> **Action item**: Only the lines from the start of the entries up to and including the line with "export SYNTH_ARGS = -nofsm -noshare" should be written out, exactly as they stand.

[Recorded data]

==> config.mk <==
export PLATFORM = sky130hd
export DESIGN_NAME = int_rs_flat
export DESIGN_NICKNAME = d
export VERILOG_FILES = /design/src/rtl/int_rs_pkg.sv /design/src/rtl/int_rs_if.sv /design/src/rtl/rs_age_matrix.sv /design/src/rtl/int_rs.sv /design/src/flat_wrapper.sv
export SDC_FILE = /design/constraint.sdc
export NUM_CORES = 2
export LEC_CHECK = 0
export CORE_MARGIN = 3
export CORE_UTILIZATION = 34
export DETAILED_ROUTE_END_ITERATION = 16
export PLACE_DENSITY = 0.52
export SLEW_MARGIN = 20
export SYNTH_ARGS = -nofsm -noshare
export SYNTH_HDL_FRONTEND = slang
export SYNTH_SLANG_ARGS = --single-unit
==> constraint.sdc <==
create_clock -name clk -period 3.5 [get_ports clk]
set_input_delay 0.35 -clock clk [delete_from_list [all_inputs] [get_ports clk]]
set_output_delay 0.35 -clock clk [all_outputs]
set_load 0.02 [all_outputs]
==> src/rtl/int_rs_pkg.sv <==
// Shared parameters, uop encodings and reservation-station bundle types
// for the integer issue path.
package cpu_params;
  localparam int PRF_IDX_W  = 6;
  localparam int ROB_IDX_W  = 5;
  localparam int ARCH_IDX_W = 5;
endpackage

package uop_types;
  typedef enum logic [1:0] {
    OP1_RS1,
    OP1_PC,
    OP1_ZERO
  } op1_sel_e;

  typedef enum logic [1:0] {
    OP2_RS2,
    OP2_IMM,
    OP2_FOUR
  } op2_sel_e;

  typedef enum logic [3:0] {
    ALU_ADD,
    ALU_SUB,
    ALU_AND,
    ALU_OR,
    ALU_XOR,
    ALU_SLL,
    ALU_SRL,
    ALU_SRA,
    ALU_SLT,
    ALU_SLTU,
    ALU_LUI
  } fu_opcode_e;
endpackage

package int_rs_types;
  import cpu_params::*;
  import uop_types::*;

  localparam int INT_RS_DEPTH = 8;
  localparam int INT_RS_IDX_W = $clog2(INT_RS_DEPTH);

  typedef struct packed {
    logic [ROB_IDX_W-1:0]  rob_id;
    logic [ARCH_IDX_W-1:0] rd_arch;
    logic [PRF_IDX_W-1:0]  rd_phy;
    logic [PRF_IDX_W-1:0]  rs1_phy;
    logic [PRF_IDX_W-1:0]  rs2_phy;
    logic                  rs1_rdy;
    logic                  rs2_rdy;
    logic [31:0]           rs1_value;
    logic [31:0]           rs2_value;
    op1_sel_e              op1_sel;
    op2_sel_e              op2_sel;
    fu_opcode_e            fu_opcode;
    logic [31:0]           imm_packed;
    logic [31:0]           pc;
  } int_rs_uop_t;

  typedef struct packed {
    logic [ROB_IDX_W-1:0]  rob_id;
    logic [ARCH_IDX_W-1:0] rd_arch;
    logic [PRF_IDX_W-1:0]  rd_phy;
    logic [31:0]           rs1_value;
    logic [31:0]           rs2_value;
    op1_sel_e              op1_sel;
    op2_sel_e              op2_sel;
    fu_opcode_e            fu_opcode;
    logic [31:0]           imm_packed;
    logic [31:0]           pc;
  } int_rs_reg_t;
endpackage

==> src/rtl/int_rs_if.sv <==
// Dispatch, CDB and issue-register bundle around the integer RS.
// master = surrounding pipeline, slave = reservation station.
interface int_rs_if;
  import cpu_params::*;
  import int_rs_types::*;

  logic                 dispatch_valid;
  logic                 dispatch_ready;
  int_rs_uop_t          dispatch_uop;
  logic                 cdb_valid;
  logic [PRF_IDX_W-1:0] cdb_rd_phy;
  logic [31:0]          cdb_rd_value;
  int_rs_reg_t          int_rs_reg;
  logic                 int_rs_reg_valid;
  logic                 int_rs_reg_ready;

  modport master (
    output dispatch_valid,
    output dispatch_uop,
    output cdb_valid,
    output cdb_rd_phy,
    output cdb_rd_value,
    output int_rs_reg_ready,
    input  dispatch_ready,
    input  int_rs_reg,
    input  int_rs_reg_valid
  );

  modport slave (
    input  dispatch_valid,
    input  dispatch_uop,
    input  cdb_valid,
    input  cdb_rd_phy,
    input  cdb_rd_value,
    input  int_rs_reg_ready,
    output dispatch_ready,
    output int_rs_reg,
    output int_rs_reg_valid
  );
endinterface

==> src/rtl/rs_age_matrix.sv <==
// Age matrix: older_q[i][j] set means entry i was allocated before j.
// Grants the single requester that no other requester is older than.
module rs_age_matrix #(
  parameter  int DEPTH = 8,
  localparam int IDX_W = $clog2(DEPTH)
) (
  input  logic             clk,
  input  logic             rst,
  input  logic             alloc,
  input  logic [IDX_W-1:0] alloc_idx,
  input  logic             free,
  input  logic [IDX_W-1:0] free_idx,
  input  logic [DEPTH-1:0] req,
  output logic [DEPTH-1:0] gnt
);
  logic [DEPTH-1:0] older_q [DEPTH];
  logic [DEPTH-1:0] blocked;

  always_ff @(posedge clk or negedge rst) begin
    if (!rst) begin
      for (int i = 0; i < DEPTH; i++)
        older_q[i] <= '0;
    end else begin
      // new entry: everyone is older, it is older than nobody
      if (alloc) begin
        for (int i = 0; i < DEPTH; i++)
          older_q[i][alloc_idx] <= 1'b1;
        older_q[alloc_idx] <= '0;
      end
      if (free)
        older_q[free_idx] <= '0;
    end
  end

  always_comb begin
    blocked = '0;
    for (int i = 0; i < DEPTH; i++)
      for (int j = 0; j < DEPTH; j++)
        blocked[i] = blocked[i] | (req[j] & older_q[j][i]);
  end

  assign gnt = req & ~blocked;
endmodule

==> src/rtl/int_rs.sv <==
// Integer reservation station: entry array, CDB wakeup and
// oldest-first select into the registered issue slot for fu_alu.
module int_rs
  import cpu_params::*;
  import uop_types::*;
  import int_rs_types::int_rs_uop_t;
  import int_rs_types::int_rs_reg_t;
#(
  parameter int INT_RS_DEPTH = int_rs_types::INT_RS_DEPTH
) (
  input logic     clk,
  input logic     rst,
  input logic     flush,
  int_rs_if.slave bus
);
  localparam int IDX_W = $clog2(INT_RS_DEPTH);

  int_rs_uop_t             uop_q [INT_RS_DEPTH];
  logic [INT_RS_DEPTH-1:0] valid_q;
  logic [INT_RS_DEPTH-1:0] rs1_ok;
  logic [INT_RS_DEPTH-1:0] rs2_ok;
  logic [INT_RS_DEPTH-1:0] req;
  logic [INT_RS_DEPTH-1:0] gnt;
  logic [IDX_W-1:0]        free_idx;
  logic [IDX_W-1:0]        sel_idx;
  logic                    alloc;
  logic                    any_req;
  logic                    issue_en;
  logic                    issue;
  int_rs_uop_t             new_uop;
  int_rs_reg_t             reg_q;
  logic                    reg_valid_q;

  assign bus.dispatch_ready   = |(~valid_q);
  assign bus.int_rs_reg       = reg_q;
  assign bus.int_rs_reg_valid = reg_valid_q;

  assign alloc    = bus.dispatch_valid
                  & bus.dispatch_ready
                  & ~flush;
  assign any_req  = |req;
  assign issue_en = ~reg_valid_q | bus.int_rs_reg_ready;
  assign issue    = issue_en & any_req & ~flush;

  always_comb begin
    free_idx = '0;
    for (int i = INT_RS_DEPTH - 1; i >= 0; i--)
      if (!valid_q[i])
        free_idx = IDX_W'(i);
  end

  always_comb begin
    sel_idx = '0;
    for (int i = 0; i < INT_RS_DEPTH; i++)
      if (gnt[i])
        sel_idx = sel_idx | IDX_W'(i);
  end

  // non-register operands never wait on a tag
  always_comb begin
    rs1_ok = '0;
    rs2_ok = '0;
    for (int i = 0; i < INT_RS_DEPTH; i++) begin
      rs1_ok[i] = (uop_q[i].op1_sel != OP1_RS1)
                | uop_q[i].rs1_rdy;
      rs2_ok[i] = (uop_q[i].op2_sel != OP2_RS2)
                | uop_q[i].rs2_rdy;
    end
  end

  assign req = valid_q & rs1_ok & rs2_ok;

  always_comb begin
    new_uop = bus.dispatch_uop;
    if (bus.cdb_valid) begin
      if (!new_uop.rs1_rdy &&
          new_uop.rs1_phy == bus.cdb_rd_phy) begin
        new_uop.rs1_rdy   = 1'b1;
        new_uop.rs1_value = bus.cdb_rd_value;
      end
      if (!new_uop.rs2_rdy &&
          new_uop.rs2_phy == bus.cdb_rd_phy) begin
        new_uop.rs2_rdy   = 1'b1;
        new_uop.rs2_value = bus.cdb_rd_value;
      end
    end
  end

  always_ff @(posedge clk or negedge rst) begin
    if (!rst) begin
      valid_q <= '0;
      for (int i = 0; i < INT_RS_DEPTH; i++)
        uop_q[i] <= '0;
    end else if (flush) begin
      valid_q <= '0;
    end else begin
      for (int i = 0; i < INT_RS_DEPTH; i++) begin
        if (bus.cdb_valid && valid_q[i]) begin
          if (!uop_q[i].rs1_rdy &&
              uop_q[i].rs1_phy == bus.cdb_rd_phy) begin
            uop_q[i].rs1_rdy   <= 1'b1;
            uop_q[i].rs1_value <= bus.cdb_rd_value;
          end
          if (!uop_q[i].rs2_rdy &&
              uop_q[i].rs2_phy == bus.cdb_rd_phy) begin
            uop_q[i].rs2_rdy   <= 1'b1;
            uop_q[i].rs2_value <= bus.cdb_rd_value;
          end
        end
        if (issue && gnt[i])
          valid_q[i] <= 1'b0;
        if (alloc && free_idx == IDX_W'(i)) begin
          valid_q[i] <= 1'b1;
          uop_q[i]   <= new_uop;
        end
      end
    end
  end

  always_ff @(posedge clk or negedge rst) begin
    if (!rst) begin
      reg_q       <= '0;
      reg_valid_q <= 1'b0;
    end else if (flush) begin
      reg_valid_q <= 1'b0;
    end else if (issue_en) begin
      reg_valid_q <= any_req;
      if (any_req)
        reg_q <= '{
          rob_id:     uop_q[sel_idx].rob_id,
          rd_arch:    uop_q[sel_idx].rd_arch,
          rd_phy:     uop_q[sel_idx].rd_phy,
          rs1_value:  uop_q[sel_idx].rs1_value,
          rs2_value:  uop_q[sel_idx].rs2_value,
          op1_sel:    uop_q[sel_idx].op1_sel,
          op2_sel:    uop_q[sel_idx].op2_sel,
          fu_opcode:  uop_q[sel_idx].fu_opcode,
          imm_packed: uop_q[sel_idx].imm_packed,
          pc:         uop_q[sel_idx].pc
        };
    end
  end

  rs_age_matrix #(
    .DEPTH (INT_RS_DEPTH)
  ) u_age (
    .clk       (clk),
    .rst       (rst),
    .alloc     (alloc),
    .alloc_idx (free_idx),
    .free      (issue),
    .free_idx  (sel_idx),
    .req       (req),
    .gnt       (gnt)
  );
endmodule

==> src/flat_wrapper.sv <==
// flat-port wrapper written by rule: the top's interface ports become plain ports
module int_rs_flat import cpu_params::*; import uop_types::*; import int_rs_types::int_rs_uop_t; import int_rs_types::int_rs_reg_t;
#(
  parameter int INT_RS_DEPTH = int_rs_types::INT_RS_DEPTH
)
  (clk, rst, flush, bus_dispatch_valid, bus_dispatch_uop, bus_cdb_valid, bus_cdb_rd_phy, bus_cdb_rd_value, bus_int_rs_reg_ready, bus_dispatch_ready, bus_int_rs_reg, bus_int_rs_reg_valid);
  int_rs_if bus_i ();
  input logic clk;
  input logic rst;
  input logic flush;
  input wire logic [$bits(bus_i.dispatch_valid)-1:0] bus_dispatch_valid;
  input wire logic [$bits(bus_i.dispatch_uop)-1:0] bus_dispatch_uop;
  input wire logic [$bits(bus_i.cdb_valid)-1:0] bus_cdb_valid;
  input wire logic [$bits(bus_i.cdb_rd_phy)-1:0] bus_cdb_rd_phy;
  input wire logic [$bits(bus_i.cdb_rd_value)-1:0] bus_cdb_rd_value;
  input wire logic [$bits(bus_i.int_rs_reg_ready)-1:0] bus_int_rs_reg_ready;
  output wire logic [$bits(bus_i.dispatch_ready)-1:0] bus_dispatch_ready;
  output wire logic [$bits(bus_i.int_rs_reg)-1:0] bus_int_rs_reg;
  output wire logic [$bits(bus_i.int_rs_reg_valid)-1:0] bus_int_rs_reg_valid;
  assign bus_i.dispatch_valid = bus_dispatch_valid;
  assign bus_i.dispatch_uop = bus_dispatch_uop;
  assign bus_i.cdb_valid = bus_cdb_valid;
  assign bus_i.cdb_rd_phy = bus_cdb_rd_phy;
  assign bus_i.cdb_rd_value = bus_cdb_rd_value;
  assign bus_i.int_rs_reg_ready = bus_int_rs_reg_ready;
  assign bus_dispatch_ready = bus_i.dispatch_ready;
  assign bus_int_rs_reg = bus_i.int_rs_reg;
  assign bus_int_rs_reg_valid = bus_i.int_rs_reg_valid;
  int_rs #(.INT_RS_DEPTH(INT_RS_DEPTH)) u_core (.clk(clk), .rst(rst), .flush(flush), .bus(bus_i));
endmodule
==> run_results.csv <==
group,metric,value,unit
cells_and_area,layout-drive-gt1-share,9.344,%
synthesis,postSynthAreaPerCell,9.657,µm²
synthesis,yosysSeqAreaShare,52.35,%
timing,period_share,97.39,%
route,drtAntennaViolNets,0,
clock_network,clk-insertion-delay-late,0.84,ns
placement,dpl-instance-area,82100,µm²
timing,slew_headroom,39.76,%
floorplanning,die_height,473.3,µm
route,drt-total-wl,262.7,mm
route,drc,0,
cells_and_area,final_common_cell,"nand2_1",
placement,hpwlAfterDp,157.2,mm
global_routing,antenna_found_initial,64,
global_routing,grt_usage,23.10,%
timing,min_period,3.409,ns
synthesis,netlist_instances,7687,
synthesis,synth_edf_count,0,
cells_and_area,final_nets,7999,
floorplanning,num_rows,170,
floorplanning,fp.coreArea,215900,µm²
timing,skew,0.04117,ns
floorplanning,start_util,34.38,%
run_status,status,"finished clean",
power,p_leak,40.54,nW
global_routing,grt_max_degree,139,
synthesis,yosysWarningCount,0,
synthesis,synth_ff_type,"dfrtp_1",
critical_path,arrival,4.05,ns
power,power_density,585.8,nW/µm²
timing,maxSlewViolCount,0,
global_routing,first_global_vias,57630,
route,drt_iter0_drc,4851,
floorplanning,boundaryPins,364,
hold_path,hp-class,"in -> async",
synthesis,synth_cell_type_count,66,
synthesis,synth_fp_nets,7897,
synthesis,async_reset_ff_share,100.0,%
route,wl_per_cell,24.34,µm
clock_network,htreeDepth,4,
critical_path,crit_fanout,43,
run,maxCapViolCount,0,
cells_and_area,area_delta_synth_final,19.08,%
critical_path,setup.worst_path.start_class,"flop",
global_routing,grt_pass1_wl,391.1,mm
clock_network,postCtsSetupBuffers,0,
timing,hold_viol,0,
route,vias_per_cell,5.290,
critical_path,endpoint_kind,"flop",
power,ir_worst_vdd,0.0004286,V
cells_and_area,stdcell_count,10790,
placement,dpl.cell_count,10450,
cells_and_area,fin_area,88390,µm²
placement,io_buffer_count,363,
timing,worstMarginPinSlew,0.8953,ns
placement,gp_congestion,0.8614,
route,firstDrtPassIters,6,
global_routing,overflow,0,
floorplanning,die_x,473.3,µm
floorplanning,die_area,224000,µm²
synthesis,synth-seq-cells,1553,
timing,fmax,0.2934,GHz
clock_network,cts.sinks,1553,
critical_path,required,4.15,ns
clock_network,cts_tree,"done",
synthesis,syn_area,74230,µm²
clock_network,cts_buffer_depth,3,
timing,tns,0,ns
critical_path,setup.worst_path.class,"reg -> reg",
cells_and_area,largest_reg_flops,1328,
clock_network,clk_pin_slew,0.06,ns
cells_and_area,most-common-layout-cells,"2448 x nand2_1, 1553 x dfrtp_1, 1056 x mux2i_1, 425 x nor2_1, 362 x clkdlybuf4s50_1",
timing,setup_viol_count_final,0,
route,route.vias.total,57100,
clock_network,numCtsBuffers,179,
clock_network,ctsRootBufferMaster,"clkbuf_16",
## final cells by class
class                      count  area (µm²)
antenna                       26       65.06
clock buffer                 263        5279
clock inverter                59       879.6
fill                       20770      127500
inverter                      14       52.55
multi-input combinational   5393       32150
sequential                  1553       38860
tap                         2838        3551
timing repair buffer         648        7547
## synth_stat cells, types with 5 or more instances
cell type | n | area (µm²)
o21a_1 | 58 | 435.4
nor2_1 | 434 | 1629
mux2i_1 | 1056 | 10570
o22a_1 | 305 | 2671
dfrtp_1 | 1553 | 38860
o22ai_1 | 64 | 400.4
nand2b_1 | 5 | 31.28
nor4_1 | 23 | 143.9
nand3_1 | 5 | 25.02
and2_1 | 15 | 93.84
nand4_1 | 13 | 81.33
buf_6 | 49 | 551.8
o21ai_0 | 325 | 1627
and3_1 | 8 | 50.05
buf_12 | 23 | 460.4
o31a_1 | 13 | 113.9
o31ai_1 | 5 | 37.54
a21oi_1 | 151 | 755.7
buf_2 | 75 | 375.4
nand2_1 | 2456 | 9219
mux2_2 | 100 | 1126
or4_1 | 5 | 37.54
a31oi_1 | 152 | 950.9
nand4b_1 | 5 | 43.79
or3_1 | 9 | 56.30
xor2_1 | 70 | 613.1
xnor2_1 | 38 | 332.8
inv_1 | 13 | 48.80
nor2b_1 | 9 | 56.30
clkbuf_1 | 536 | 2012
a22oi_1 | 15 | 112.6
buf_1 | 37 | 138.9
## worst paths after layout
check	from	to	slack, ns	cells after the start
min in group clk	bus_dispatch_uop[6]	u_core.uop_q[172]	0.25	3
setup / recovery	u_core.uop_q[70]	u_core.bus.int_rs_reg[138]	0.09	11
max in group asynchronous	rst	u_core.u_age.older_q[36]	2.13	3
hold reg to reg	u_core.uop_q[662]	u_core.uop_q[662]	0.47	2
setup reg to reg	u_core.uop_q[70]	u_core.bus.int_rs_reg[138]	0.09	11
hold / removal	rst	u_core.uop_q[854]	0.06	2
## metal layers
layer / track usage [%] / vias up / routed length, µm
li1: - / 25970 / -
met1: 31.68 / 28830 / 117600
met2: 36.86 / 1789 / 120900
met3: 4.396 / 455 / 16540
met4: 7.217 / 46 / 7377
met5: 0 / - / 297
## critical path: stages (launching register included)
cell	delay, ns
dfrtp_1	0.39
or3_1	0.45
and2_1	0.20
buf_4	0.18
a22o_1	0.22
or3_4	0.40
nand4_4	0.18
buf_16	0.28
buf_16	0.29
mux2i_1	0.24
o22a_1	0.17
a31oi_1	0.08
## kinds of logic after synthesis
| family | count (synthesis) | synth area share, % |
|---|---|---|
| buffers and inverters | 741 | 4.939 |
| xor gates and xnor gates | 108 | 1.274 |
| DFF | 1553 | 52.35 |
| AOI/OAI and AO/OA | 1124 | 10.03 |
| and+or+nand+nor | 3005 | 15.65 |
| muxes | 1156 | 15.76 |
## metrics by stage
step	hold WS [ns]	setup slack [ns]	total power [mW]	util [%]
floorplan	0.05441	0.7623	27.66	-
global placement	0.3229	-0.01239	32.44	38.03
detailed placement	0.3289	-0.01701	32.60	38.03
CTS	0.06702	0.02112	52.35	40.89
global route	0.07521	-0.02544	54.16	40.92
finish	0.06033	0.09134	51.78	40.94
## where the power goes
group	internal, mW	switching (mW)
combinational	4.37	5.40
clock	11.5	8.06
sequential	20.4	2.03
total	36.3	15.5
## what timing repair did
action | in CTS | in global routing
endpoints found under the hold margin | 201 | 0
hold buffers | 1 | 0
resized for setup | 1 | 8
endpoints found under the setup margin | 7 | 81
Note: power is estimated with default switching activity, not from simulation.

> **Output of the task**:
==> config.mk <==
export PLATFORM = sky130hd
export DESIGN_NAME = int_rs_flat
export DESIGN_NICKNAME = d
export VERILOG_FILES = /design/src/rtl/int_rs_pkg.sv /design/src/rtl/int_rs_if.sv /design/src/rtl/rs_age_matrix.sv /design/src/rtl/int_rs.sv /design/src/flat_wrapper.sv
export SDC_FILE = /design/constraint.sdc
export NUM_CORES = 2
export LEC_CHECK = 0
export CORE_MARGIN = 3
export CORE_UTILIZATION = 34
export DETAILED_ROUTE_END_ITERATION = 16
export PLACE_DENSITY = 0.52
export SLEW_MARGIN = 20
export SYNTH_ARGS = -nofsm -noshare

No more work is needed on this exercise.